Aujourd’hui encore, comme autrefois, le grand deuil dure huit jours entiers. C’est pendant ces huit jours qu’on envoie à la famille du mort les mets de l’affliction, qui consistent en bouillon et en œufs durs. C’est pendant ces huit jours qu’hommes et femmes de la communauté viennent faire leurs visites de condoléance. On entre dans la chambre mortuaire sans frapper, sans saluer. On va chercher une chaise, on s’assied près de ceux qu’on vient ainsi consoler, on compose son visage sur leur visage, on soupire pour leur montrer qu’on partage leur chagrin ; mais on ne leur dit rien, à moins qu’ils ne vous adressent la parole : alors on ne doit les entretenir que de l’objet de leur deuil. Pendant huit jours aussi, on continue à faire matin et soir la prière en commun dans la chambre mortuaire. Près du lit funèbre, une longue tache d’huile, indiquant la taille du mort, en rappelle sans cesse le souvenir. Une veilleuse jette ses sinistres reflets sur le fond noir de la pièce, dont les volets demeurent fermés, et sur les figures consistées des parens, assis à terre. Près de cette veilleuse est placée une grossière tasse de terre cuite remplie d’eau. C’est dans cette eau que, pendant toute la durée du deuil, l’âme du défunt vient deux fois par jour se purifier avant de remonter au ciel.
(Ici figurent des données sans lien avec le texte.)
`config.mk`:
```
export PLATFORM = sky130hd
export DESIGN_NAME = mbx_bridge
export DESIGN_NICKNAME = d
export VERILOG_FILES = /design/src/rtl/mbx_pkg.sv /design/src/rtl/mbx_tx_stage.sv /design/src/rtl/mbx_rx_stage.sv /design/src/rtl/mbx_bridge.sv
export SDC_FILE = /design/constraint.sdc
export NUM_CORES = 1
export LEC_CHECK = 0
export ABC_AREA = 1
export BUFFER_PORTS_ARGS = -buffer_cell sky130_fd_sc_hd__buf_4
export CORE_MARGIN = 2
export CORE_UTILIZATION = 53
export DETAILED_ROUTE_END_ITERATION = 12
export PLACE_DENSITY = 0.79
export SETUP_SLACK_MARGIN = 0.4
export SYNTH_ARGS = -nofsm -noshare
export SYNTH_HDL_FRONTEND = slang
export SYNTH_SLANG_ARGS = --single-unit
```
`constraint.sdc`:
```
create_clock -name clk -period 1.2 [get_ports clk]
set_input_delay 0.18 -clock clk [delete_from_list [all_inputs] [get_ports clk]]
set_output_delay 0.18 -clock clk [all_outputs]
set_load 0.02 [all_outputs]
```
`src/rtl/mbx_pkg.sv`:
```
package mbx_pkg;
  localparam logic [1:0] OFS_DATA = 2'd0;
  localparam logic [1:0] OFS_CTRL = 2'd1;
  localparam logic [1:0] OFS_RESP = 2'd2;
  localparam logic [1:0] OFS_STAT = 2'd3;

  // positions counted down from the top of the control word
  localparam int FLAG_RESP_FROM_TOP  = 1;
  localparam int FLAG_RDREQ_FROM_TOP = 3;

  typedef struct packed {
    logic busy;
    logic resp_pend;
    logic req_pend;
    logic read_pend;
  } mbx_stat_t;
endpackage

```
`src/rtl/mbx_tx_stage.sv`:
```
module mbx_tx_stage #(
  parameter int XACT_W = 64
) (
  input  logic              clk,
  input  logic              rst,
  input  logic              launch_req,
  input  logic [XACT_W-1:0] launch_word,
  output logic              launch_ok,
  output logic              out_valid,
  input  logic              out_ready,
  output logic [XACT_W-1:0] out_word
);
  logic              hold_q;
  logic [XACT_W-1:0] word_q;

  assign launch_ok = launch_req && !hold_q;

  always_ff @(posedge clk) begin
    if (rst) begin
      hold_q <= 1'b0;
      word_q <= '0;
    end else if (launch_ok) begin
      hold_q <= 1'b1;
      word_q <= launch_word;
    end else if (hold_q && out_ready) begin
      hold_q <= 1'b0;
    end
  end

  assign out_valid = hold_q;
  assign out_word  = word_q;
endmodule

```
`src/rtl/mbx_rx_stage.sv`:
```
module mbx_rx_stage #(
  parameter int WORD_W = 32
) (
  input  logic                clk,
  input  logic                rst,
  input  logic                in_valid,
  input  logic [2*WORD_W-1:0] in_word,
  output logic                in_ready,
  input  logic                ctrl_rd,
  input  logic                resp_rd,
  input  logic                rd_launch,
  output logic [WORD_W-1:0]   req_ctrl,
  output logic [WORD_W-1:0]   req_data,
  output logic [WORD_W-1:0]   resp_data,
  output logic                req_pend,
  output logic                resp_pend,
  output logic                read_pend
);
  localparam int RESP_BIT = 2*WORD_W - mbx_pkg::FLAG_RESP_FROM_TOP;

  logic req_q, resp_q, rdp_q;
  logic take, is_resp;

  assign take    = in_valid && !req_q;
  assign is_resp = in_word[RESP_BIT];

  always_ff @(posedge clk) begin
    if (rst) begin
      req_q     <= 1'b0;
      resp_q    <= 1'b0;
      rdp_q     <= 1'b0;
      req_ctrl  <= '0;
      req_data  <= '0;
      resp_data <= '0;
    end else begin
      if (rd_launch)              rdp_q <= 1'b1;
      else if (take && is_resp)   rdp_q <= 1'b0;

      if (take && is_resp)        resp_q <= 1'b1;
      else if (resp_rd)           resp_q <= 1'b0;

      if (take && is_resp) resp_data <= in_word[WORD_W-1:0];

      if (take && !is_resp) begin
        req_q    <= 1'b1;
        req_ctrl <= in_word[2*WORD_W-1:WORD_W];
        req_data <= in_word[WORD_W-1:0];
      end else if (ctrl_rd) begin
        req_q <= 1'b0;
      end
    end
  end

  assign in_ready  = !req_q;
  assign req_pend  = req_q;
  assign resp_pend = resp_q;
  assign read_pend = rdp_q;
endmodule

```
`src/rtl/mbx_bridge.sv`:
```
module mbx_bridge #(
  parameter int WORD_W = 32
) (
  input  logic                clk,
  input  logic                rst,
  input  logic                bus_wr,
  input  logic                bus_rd,
  input  logic [1:0]          bus_addr,
  input  logic [WORD_W-1:0]   bus_wdata,
  output logic [WORD_W-1:0]   bus_rdata,
  output logic                out_valid,
  input  logic                out_ready,
  output logic [2*WORD_W-1:0] out_word,
  input  logic                in_valid,
  output logic                in_ready,
  input  logic [2*WORD_W-1:0] in_word
);
  import mbx_pkg::*;

  localparam int XACT_W    = 2*WORD_W;
  localparam int RDREQ_BIT = WORD_W - FLAG_RDREQ_FROM_TOP;

  logic [WORD_W-1:0] data_q;
  logic              launch_req, launch_ok;
  logic [WORD_W-1:0] req_ctrl, req_data, resp_data;
  mbx_stat_t         stat;
  logic [WORD_W-1:0] stat_word;

  assign launch_req = bus_wr && (bus_addr == OFS_CTRL);

  always_ff @(posedge clk) begin
    if (rst) data_q <= '0;
    else if (bus_wr && bus_addr == OFS_DATA) data_q <= bus_wdata;
  end

  mbx_tx_stage #(.XACT_W(XACT_W)) u_tx (
    .clk(clk), .rst(rst),
    .launch_req(launch_req), .launch_word({bus_wdata, data_q}),
    .launch_ok(launch_ok),
    .out_valid(out_valid), .out_ready(out_ready), .out_word(out_word)
  );

  mbx_rx_stage #(.WORD_W(WORD_W)) u_rx (
    .clk(clk), .rst(rst),
    .in_valid(in_valid), .in_word(in_word), .in_ready(in_ready),
    .ctrl_rd(bus_rd && bus_addr == OFS_CTRL),
    .resp_rd(bus_rd && bus_addr == OFS_RESP),
    .rd_launch(launch_ok && bus_wdata[RDREQ_BIT]),
    .req_ctrl(req_ctrl), .req_data(req_data), .resp_data(resp_data),
    .req_pend(stat.req_pend), .resp_pend(stat.resp_pend),
    .read_pend(stat.read_pend)
  );

  assign stat.busy = out_valid;
  assign stat_word = {{(WORD_W-5){1'b0}}, stat.busy, 1'b0,
                      stat.resp_pend, stat.req_pend, stat.read_pend};

  always_ff @(posedge clk) begin
    if (rst) bus_rdata <= '0;
    else if (bus_rd) begin
      case (bus_addr)
        OFS_DATA: bus_rdata <= req_data;
        OFS_CTRL: bus_rdata <= req_ctrl;
        OFS_RESP: bus_rdata <= resp_data;
        default:  bus_rdata <= stat_word;
      endcase
    end
  end
endmodule


```
==> reports/metrics.cfg, run 1 <==
[cts]
cts-root-to-sink-buffers=3
ctsRootBufferMaster=sky130_fd_sc_hd__clkbuf_16
cts.sinks=228
numCtsBuffers=24
htreeDepth=1

[synthesis]
syn_avg_cell_area_um2=7.57
yosysSeqAreaShare_pct=52.5
ys_async_sr_fraction_pct=0
yosysWarnings=0
instance_count_of_the_mapped_netlist=1149
synth_edf_count=0
synth_cell_type_count=19
post_synth_instance_area_um2=8700
synthFlopType=sky130_fd_sc_hd__dfxtp_1
ys_ff_latch=228
syn-num-nets=1253

[floorplan]
die_width_um=132
placement_rows=46
fp.dieH_um=132
initial_core_util_pct=54.6
floorplan.io_pins=202

[place]
buffers_on_ports=201
place.detailed.hpwl_um=15200
gp_routability_congestion=0.845

[status]
status=did not finish
lastStage=5_1_grt
stop_error=[ERROR DPL-0038] Utilization greater than 100%, impossible to legalize

[sta]
endpoint_type=register data pin
grt_worst_setup_endpoint=u_tx.out_word[21]$_SDFFE_PP0P_/D

[global_route]
grt_max_degree=58
File: config.mk
export PLATFORM = sky130hd
export DESIGN_NAME = flash_cmd_decoder
export DESIGN_NICKNAME = d
export VERILOG_FILES = /design/src/rtl/flash_cmd_pkg.sv /design/src/rtl/fcd_seq.sv /design/src/rtl/fcd_guard.sv /design/src/rtl/fcd_id_rom.sv /design/src/rtl/flash_cmd_decoder.sv
export SDC_FILE = /design/constraint.sdc
export NUM_CORES = 1
export LEC_CHECK = 0
export CAP_MARGIN = 20
export CORE_MARGIN = 1
export CORE_UTILIZATION = 42
export DETAILED_ROUTE_END_ITERATION = 12
export PLACE_DENSITY = 0.83
export SLEW_MARGIN = 10
export SYNTH_ARGS = -nofsm -noshare
export SYNTH_HDL_FRONTEND = slang
export SYNTH_SLANG_ARGS = --single-unit
File: constraint.sdc
create_clock -name clk -period 2.5 [get_ports clk]
set_input_delay 0.5 -clock clk [delete_from_list [all_inputs] [get_ports clk]]
set_output_delay 0.5 -clock clk [all_outputs]
set_load 0.01 [all_outputs]
File: src/rtl/flash_cmd_pkg.sv
package flash_cmd_pkg;
  typedef enum logic [2:0] {
    S_IDLE, S_UNL1, S_UNL2, S_PROG, S_ERA3, S_ERA4, S_ERA5
  } seq_state_t;

  typedef enum logic [1:0] {
    OP_PROG = 2'd0,
    OP_CHIP = 2'd1,
    OP_SECT = 2'd2,
    OP_LOCK = 2'd3
  } cmd_op_t;

  localparam int REGION_N = 4;
  localparam int RG_BOOT  = 0;
  localparam int RG_PARA  = 1;
  localparam int RG_PARB  = 2;
  localparam int RG_MAIN  = 3;

  localparam logic [7:0] CODE_KEY1   = 8'hAA;
  localparam logic [7:0] CODE_KEY2   = 8'h55;
  localparam logic [7:0] CODE_PROG   = 8'hA0;
  localparam logic [7:0] CODE_ERASE  = 8'h80;
  localparam logic [7:0] CODE_ID_IN  = 8'h90;
  localparam logic [7:0] CODE_ID_OUT = 8'hF0;
  localparam logic [7:0] CODE_CHIP   = 8'h10;
  localparam logic [7:0] CODE_SECT   = 8'h30;
  localparam logic [7:0] CODE_LOCK   = 8'h40;
endpackage

File: src/rtl/fcd_seq.sv
module fcd_seq
  import flash_cmd_pkg::*;
#(
  parameter int ADDR_W = 17,
  parameter logic [ADDR_W-1:0] KEY_ADDR1 = 17'h05555,
  parameter logic [ADDR_W-1:0] KEY_ADDR2 = 17'h02AAA
) (
  input  logic              clk,
  input  logic              rst,
  input  logic              wr_en,
  input  logic              busy,
  input  logic [ADDR_W-1:0] wr_addr,
  input  logic [7:0]        cmd_byte,
  output logic              cmd_go,
  output cmd_op_t           cmd_op,
  output logic              id_mode
);
  seq_state_t state_q, state_d;
  logic id_q, id_set, id_clr;
  logic wv, at1, at2;

  assign wv  = wr_en && !busy;
  assign at1 = (wr_addr == KEY_ADDR1);
  assign at2 = (wr_addr == KEY_ADDR2);

  always_comb begin
    state_d = state_q;
    cmd_go  = 1'b0;
    cmd_op  = OP_PROG;
    id_set  = 1'b0;
    id_clr  = 1'b0;
    if (wv) begin
      state_d = S_IDLE;
      case (state_q)
        S_IDLE: begin
          if (at1 && cmd_byte == CODE_KEY1) state_d = S_UNL1;
          else if (cmd_byte == CODE_ID_OUT) id_clr = 1'b1;
        end
        S_UNL1: if (at2 && cmd_byte == CODE_KEY2) state_d = S_UNL2;
        S_UNL2: if (at1) begin
          case (cmd_byte)
            CODE_PROG:   state_d = S_PROG;
            CODE_ERASE:  state_d = S_ERA3;
            CODE_ID_IN:  id_set  = 1'b1;
            CODE_ID_OUT: id_clr  = 1'b1;
            default:     state_d = S_IDLE;
          endcase
        end
        S_PROG: begin
          cmd_go = 1'b1;
          cmd_op = OP_PROG;
        end
        S_ERA3: if (at1 && cmd_byte == CODE_KEY1) state_d = S_ERA4;
        S_ERA4: if (at2 && cmd_byte == CODE_KEY2) state_d = S_ERA5;
        S_ERA5: begin
          if (at1 && cmd_byte == CODE_CHIP) begin
            cmd_go = 1'b1; cmd_op = OP_CHIP;
          end else if (at1 && cmd_byte == CODE_LOCK) begin
            cmd_go = 1'b1; cmd_op = OP_LOCK;
          end else if (cmd_byte == CODE_SECT) begin
            cmd_go = 1'b1; cmd_op = OP_SECT;
          end
        end
        default: state_d = S_IDLE;
      endcase
    end
  end

  always_ff @(posedge clk) begin
    if (rst) begin
      state_q <= S_IDLE;
      id_q    <= 1'b0;
    end else begin
      state_q <= state_d;
      if (id_set)      id_q <= 1'b1;
      else if (id_clr) id_q <= 1'b0;
    end
  end

  assign id_mode = id_q;

  // a busy cycle leaves sequence step and ID mode untouched
  a_r12_busy_freezes: assert property (@(posedge clk) disable iff (rst)
    busy |=> ($stable(state_q) && $stable(id_q)));

  // a wrong second unlock write lands in idle
  a_r4_bad_unlock_idle: assert property (@(posedge clk) disable iff (rst)
    (wv && state_q == S_UNL1 && !(at2 && cmd_byte == CODE_KEY2)) |=> (state_q == S_IDLE));
endmodule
Quand je quittai cette contrée aux mœurs patriarcales et à la foi robuste, quand je dus retourner dans ce Paris, où, pour nous autres Israélites alsaciens transplantés, la religion et les coutumes des ancêtres sont trop vite, hélas ! réduites à l’état de souvenir, je me promis bien d’entreprendre au moins une fois par an un pèlerinage dans nos campagnes de l’Alsace juive, de retremper souvent mon âme dans cette vie simple, dernier vestige d’une civilisation qui s’efface, composée de touchantes habitudes, de poétiques traditions et de douce bonhomie. Ces fêtes du mariage, ces solennités des funérailles se succédant en quelques jours au sein d’une même famille avaient été pour moi comme une vision des anciens temps, vision tour à tour riante et sombre, mais qui me laissait le désir de contempler plus d’une fois encore une société non moins digne d’une attention sympathique dans ses heures de joie que dans ses heures d’affliction.